Regresaba de trabajar. Vendía artículos domésticos en las calles céntricas
de Santiago de Cali. El día había sido malo. Salvo algunos rostros
curiosos que se acercan para preguntar cuánto vale esto o aquello, pero
que no compran nada, no podía rememorar algo interesante en la jornada.
Justo cuando subía al autobús un ladrón intentó robarle. Aprovechó que
tenía un pie en el estribo del vehículo para arrebatarle la cartera con el
menguado producto de los negocios. Huyó aprovechando el río humano que a
esa hora iba camino a casa.
Ricardo corrió cuanto pudo, lo alcanzó y derribó al suelo.

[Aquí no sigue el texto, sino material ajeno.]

$ cat src/sv/strict_json_stream_validator.sv
// ----------------------------------------------------------------------------
// strict_json_stream_validator: streaming strict JSON checker and tokenizer
// Takes a document one byte per item and emits token events with decoded
// string bytes, ending each document with a doc end event and its verdict.
// ----------------------------------------------------------------------------
// Usage:
//   Input channel (i_in_valid / o_in_stall) carries one document byte per item
//   and a final mark on the last byte. Output channel (o_out_valid /
//   i_out_stall) carries one event per item; o_out_last marks the last event
//   caused by one input byte. The node limit is written through the cfg
//   channel, which is always ready and must only be used while the block idles.
//   Events reach the output through the event buffer and output register.
//   Throughput: one byte per cycle as long as each byte causes at most one
//   event and the receiver does not stall; a byte with more events holds
//   the input until the single output register takes its last event.
//   Bytes causing no event (whitespace, literal letters) never hold the input.
//   Reset (synchronous, active low) returns the scanner to document start,
//   empties the event buffer and sets the node limit to 4096.
//   When the receiver stalls, the output event holds and the input stalls as
//   soon as the buffered events of the last byte cannot move on.
// ----------------------------------------------------------------------------
module strict_json_stream_validator (
    input  logic        i_clk,
    input  logic        i_rst_n,
    input  logic        i_in_valid,
    output logic        o_in_stall,
    input  logic [7:0]  i_in_byte,
    input  logic        i_in_final,
    output logic        o_out_valid,
    input  logic        i_out_stall,
    output logic [3:0]  o_event_kind,
    output logic [7:0]  o_out_byte,
    output logic        o_is_name,
    output logic [4:0]  o_level,
    output logic        o_doc_valid,
    output logic        o_out_last,
    input  logic        i_cfg_valid,
    output logic        o_cfg_ready,
    input  logic [15:0] i_cfg_data
);
    import sjv_pkg::*;

    // Scanner state and configuration.
    t_st         r_st;
    t_st         n_st;
    logic [15:0] r_limit;
    logic        r_stack [StackDepth];

    // Events of the most recent byte, drained one per cycle while the receiver does not stall.
    t_ev         r_q [MaxEv];
    t_ev         n_q [MaxEv];
    logic [2:0]  r_qcnt;
    logic [2:0]  n_qcnt;
    logic [2:0]  r_qrd;

    // Output register.
    logic        r_ov;
    t_ev         r_o;
    logic        r_olast;

    t_stk_wr     n_wr;
    logic        top_arr;
    logic        pend;
    logic        out_free;
    logic        move;
    logic        last_move;
    logic        in_acc;

    // The innermost open container; only read when at least one is open.
    assign top_arr = (r_st.nest == 5'd0) ? 1'b0 : r_stack[StackAw'(r_st.nest - 5'd1)];

    sjv_step u_step (
        .i_st      (r_st),
        .i_byte    (i_in_byte),
        .i_final   (i_in_final),
        .i_limit   (r_limit),
        .i_top_arr (top_arr),
        .o_st      (n_st),
        .o_ev      (n_q),
        .o_cnt     (n_qcnt),
        .o_wr      (n_wr)
    );

    assign pend = (r_qrd != r_qcnt);
    assign out_free = !r_ov || !i_out_stall;
    assign move = pend && out_free;
    assign last_move = move && ((r_qrd + 3'd1) == r_qcnt);
    // A new byte enters once the buffer is empty or gives up its last event now.
    assign o_in_stall = pend && !last_move;
    assign in_acc = i_in_valid && !o_in_stall;
    assign o_cfg_ready = 1'b1;

    always_ff @(posedge i_clk) begin
        if (!i_rst_n) begin
            r_st <= '0;
            r_limit <= NodeLimitReset;
            r_qcnt <= 3'd0;
            r_qrd <= 3'd0;
            r_ov <= 1'b0;
        end else begin
            if (i_cfg_valid) begin
                r_limit <= i_cfg_data;
            end
            if (in_acc) begin
                r_st <= n_st;
                r_qcnt <= n_qcnt;
                r_qrd <= 3'd0;
            end else if (move) begin
                r_qrd <= r_qrd + 3'd1;
            end
            if (move) begin
                r_ov <= 1'b1;
            end else if (out_free) begin
                r_ov <= 1'b0;
            end
        end
    end

    always_ff @(posedge i_clk) begin
        if (in_acc) begin
            r_q <= n_q;
            if (n_wr.en) begin
                r_stack[StackAw'(r_st.nest)] <= n_wr.arr;
            end
        end
        if (move) begin
            r_o <= r_q[r_qrd];
            r_olast <= ((r_qrd + 3'd1) == r_qcnt);
        end
    end

    assign o_out_valid = r_ov;
    assign o_event_kind = r_o.kind;
    assign o_out_byte = r_o.data;
    assign o_is_name = r_o.nm;
    assign o_level = r_o.lvl;
    assign o_doc_valid = r_o.ok;
    assign o_out_last = r_olast;

`ifndef NO_ASSERTIONS
    a_rd_le_cnt : assert property (@(posedge i_clk) disable iff (!i_rst_n)
        r_qrd <= r_qcnt)
        else $error("event buffer read index passed its count");

    a_cnt_max : assert property (@(posedge i_clk) disable iff (!i_rst_n)
        r_qcnt <= 3'(MaxEv))
        else $error("event buffer count beyond capacity");

    a_doc_end_last : assert property (@(posedge i_clk) disable iff (!i_rst_n)
        (o_out_valid && o_event_kind == K_DOC_END) |-> o_out_last)
        else $error("doc end event is not the last event of its byte");

    a_nest_range : assert property (@(posedge i_clk) disable iff (!i_rst_n)
        r_st.nest <= 5'(StackDepth))
        else $error("nesting level beyond stack depth");

    a_final_resets : assert property (@(posedge i_clk) disable iff (!i_rst_n)
        (in_acc && i_in_final) |=> (r_st.nest == 5'd0 && !r_st.failed))
        else $error("scanner state not cleared after document end");
`endif

endmodule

Allí, sometido,
lo golpeó hasta hacerlo sangrar. Estaba furioso. Desenfundó una navaja e
iba a acuchillarlo cuando, algo que parecía ser una voz y como la
recreación del instante en que Abraham iba a sacrificar a Isaac—su hijo--,
le recordó que ahora era cristiano y no un pandillero.
No retroceda jamás
En la condición de creyentes, no podemos concebir siquiera el volver
atrás, a nuestras obras del ayer tal como anota el autor sagrado:
"Si alguien está unido a Cristo, se convierte en un ser nuevo que ha
dejado lo viejo atrás ¡y está totalmente renovado!" (2 Corintios 5:17.
Nuevo Testamento: la Palabra de Dios para todos).
Si el Señor Jesús está obrando en su existencia, su forma de pensar y de
actuar serán diferentes. Basta estar unidos a El.